Comparison of Respiratory and Circulatory Responses to 1-Leg, 2-Leg Knee Extension Exercise and Cycling in Patients with COPD

2007 
Background: The mass-specific work rates at which peripheral circulatory blood flow (BF) may become compromised in COPD due to a “respiratory steal” phenomenon was examined using one leg (1-leg KE), two-leg knee extension (2-leg KE) and cycling. Methods: Eleven COPD patients (age: 66 yr ± 8; FEV1= 45% predicted ± 14) did three steady states of cycling, 1-leg KE and 2-leg KE at 20, 40 and 65% of peak power (SS20%; SS40%; SS65%). Ventilation, VO2, arterial blood gas and dye dilution cardiac output were measured at rest and during exercise.
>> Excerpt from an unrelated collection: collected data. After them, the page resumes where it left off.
===== src/rtl/cpu_pkg.sv =====
// Shared pipeline definitions: datapath word width, PC increment, the fetch
// FSM state encoding and a word-alignment helper.
package cpu_pkg;

    localparam int WORD_W = 32;
    localparam logic [WORD_W-1:0] PC_STEP = 32'd4;

    typedef enum logic [1:0] {
        FETCH_BOOT = 2'd0,
        FETCH_RUN  = 2'd1,
        FETCH_HALT = 2'd2
    } fetch_state_t;

    function automatic logic [WORD_W-1:0] word_align(input logic [WORD_W-1:0] addr);
        return {addr[WORD_W-1:2], 2'b00};
    endfunction

endpackage


===== src/rtl/if_id_register.sv =====
// Generic pipeline register: instruction word, PC+4 and valid bit, with
// flush and hold controls. Reusable for the later pipeline stages.
//
// Ports:
//   i_clk, i_rst_n         clock, async active-low reset
//   i_flush                load a bubble (valid=0, all data 0); beats hold
//   i_hold                 keep current contents
//   i_load                 capture i_instr / i_pc_plus4 and set valid
//   i_instr, i_pc_plus4    incoming payload
//   o_instr, o_pc_plus4    registered payload
//   o_valid                register holds a real instruction
module if_id_register
    import cpu_pkg::*;
#(
    parameter int W = WORD_W
) (
    input  logic         i_clk,
    input  logic         i_rst_n,
    input  logic         i_flush,
    input  logic         i_hold,
    input  logic         i_load,
    input  logic [W-1:0] i_instr,
    input  logic [W-1:0] i_pc_plus4,
    output logic [W-1:0] o_instr,
    output logic [W-1:0] o_pc_plus4,
    output logic         o_valid
);

    logic [W-1:0] r_instr;
    logic [W-1:0] r_pc_plus4;
    logic         r_valid;

    always_ff @(posedge i_clk or negedge i_rst_n) begin
        if (!i_rst_n) begin
            r_instr    <= '0;
            r_pc_plus4 <= '0;
            r_valid    <= 1'b0;
        end else if (i_flush) begin
            r_instr    <= '0;
            r_pc_plus4 <= '0;
            r_valid    <= 1'b0;
        end else if (!i_hold && i_load) begin
            r_instr    <= i_instr;
            r_pc_plus4 <= i_pc_plus4;
            r_valid    <= 1'b1;
        end
    end

    assign o_instr    = r_instr;
    assign o_pc_plus4 = r_pc_plus4;
    assign o_valid    = r_valid;

endmodule


===== src/rtl/if_fetch_stage.sv =====
// Instruction-fetch stage: program counter, fetch FSM and IF/ID register.
// Optional macro IF_BOUNDS_CHECK_EN enables the instruction-memory bounds
// check (sticky FetchFault, HALT state). Without it FetchFault is 0.
//
// state | meaning
// BOOT  | first cycle after reset release; no capture, PC holds
// RUN   | normal fetch (redirect > stall > fault > flush > fetch)
// HALT  | bounds fault taken; PC frozen, IF/ID empty, left only by reset
//
// Ports:
//   Clk, Rst               clock, async active-low reset
//   Stall, Flush           hazard hold / squash of IF/ID
//   Redirect, RedirectPC   taken branch/jump target from EX
//   ImemAddress            byte address to instruction memory (= PC)
//   ImemInstruction        combinational read data for ImemAddress
//   IfIdInstruction, IfIdPCPlus4, IfIdValid   IF/ID register to decode
//   FetchFault             sticky out-of-range fetch flag
module if_fetch_stage
    import cpu_pkg::*;
#(
    parameter logic [31:0] RESET_PC   = 32'h0000_0000,
    parameter int unsigned IMEM_WORDS = 396
) (
    input  logic        Clk,
    input  logic        Rst,
    input  logic        Stall,
    input  logic        Flush,
    input  logic        Redirect,
    input  logic [31:0] RedirectPC,
    output logic [31:0] ImemAddress,
    input  logic [31:0] ImemInstruction,
    output logic [31:0] IfIdInstruction,
    output logic [31:0] IfIdPCPlus4,
    output logic        IfIdValid,
    output logic        FetchFault
);

    localparam logic [31:0] IMEM_WORDS_L = 32'(IMEM_WORDS);

    logic [31:0]  r_pc;
    fetch_state_t r_state;
    logic [31:0]  w_pc_plus4;
    logic         w_run;
    logic         w_fault_now;
    logic         w_flush_ifid;
    logic         w_hold_ifid;
    logic         w_load_ifid;

    assign w_pc_plus4 = r_pc + PC_STEP;
    assign w_run      = (r_state == FETCH_RUN);

`ifdef IF_BOUNDS_CHECK_EN
    logic r_fault;
    // A redirect target is only checked once it is actually fetched.
    assign w_fault_now = w_run && !Redirect && !Stall
                         && ({2'b00, r_pc[31:2]} >= IMEM_WORDS_L);
    assign FetchFault  = r_fault;
`else
    logic w_unused_imem_words;
    assign w_unused_imem_words = |IMEM_WORDS_L;
    assign w_fault_now = 1'b0;
    assign FetchFault  = 1'b0;
`endif

    // Redirect outranks stall, so a redirect also squashes a stalled IF/ID.
    assign w_flush_ifid = w_run && (Redirect || Flush || w_fault_now);
    assign w_hold_ifid  = !w_run || Stall;
    assign w_load_ifid  = w_run && !Redirect && !Stall && !Flush && !w_fault_now;

    always_ff @(posedge Clk or negedge Rst) begin
        if (!Rst) begin
            r_pc    <= word_align(RESET_PC);
            r_state <= FETCH_BOOT;
`ifdef IF_BOUNDS_CHECK_EN
            r_fault <= 1'b0;
`endif
        end else begin
            case (r_state)
                FETCH_BOOT: r_state <= FETCH_RUN;
                FETCH_RUN: begin
                    if (Redirect) begin
                        r_pc <= word_align(RedirectPC);
                    end else if (Stall) begin
                        r_pc <= r_pc;
`ifdef IF_BOUNDS_CHECK_EN
                    end else if (w_fault_now) begin
                        r_fault <= 1'b1;
                        r_state <= FETCH_HALT;
`endif
                    end else begin
                        r_pc <= w_pc_plus4;
                    end
                end
`ifdef IF_BOUNDS_CHECK_EN
                FETCH_HALT: r_state <= FETCH_HALT;
`endif
                default: r_state <= FETCH_BOOT;
            endcase
        end
    end

    assign ImemAddress = r_pc;

    if_id_register #(.W(WORD_W)) u_if_id (
        .i_clk      (Clk),
        .i_rst_n    (Rst),
        .i_flush    (w_flush_ifid),
        .i_hold     (w_hold_ifid),
        .i_load     (w_load_ifid),
        .i_instr    (ImemInstruction),
        .i_pc_plus4 (w_pc_plus4),
        .o_instr    (IfIdInstruction),
        .o_pc_plus4 (IfIdPCPlus4),
        .o_valid    (IfIdValid)
    );

endmodule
Inspiratory capacity (IC) was used to monitor operating lung volume responses and determine dynamic hyperinflation. Results: Preliminary data show higher VO2 (L•min-1) during cycling than 1-leg KE and 2-leg KE (SS65% 1.0 ± 0.2 vs 0.5 ± 0.1 vs 0.6 ± 0.1). Despite the smaller muscle mass involvement of 1-leg KE, breathing frequency during SS65% was not different from that of cycling at SS65% (27 ± 5 vs 28 ± 5). During 1-leg KE, a plateau in tidal volume (0.8L ± 0.1) was achieved at SS20% while during cycling, tidal volume increased up to 1.4L ± 0.3 at SS65%. Similar falls in pH from baseline and similar PCO2 measures were seen with cycling (baseline: pH 7.43 ± 0.02; PaCO2 mmHg 39 ± 2 to SS65%: 7.38 ± 0.03; 40 ± 3) and 1-leg KE (baseline: pH 7.41 ± 0.03; PaCO2 mmHg 39 ± 2 to SS65%: 7.39 ± 0.02; 40 ± 3) although SaO2 was maintained with 1-leg KE, but not with cycling or 2-leg KE (95 to 93% at SS65%). IC (in % total lung capacity) was similarly reduced from baseline in 1-leg KE (30 ± 2 to 23 ± 3) and during cycling (30 ± 2 to 24 ± 3). Conclusion: These data suggest that ventilatory and gas exchange responses depend on the relative symptom-limited exercise intensity and not exercise modality.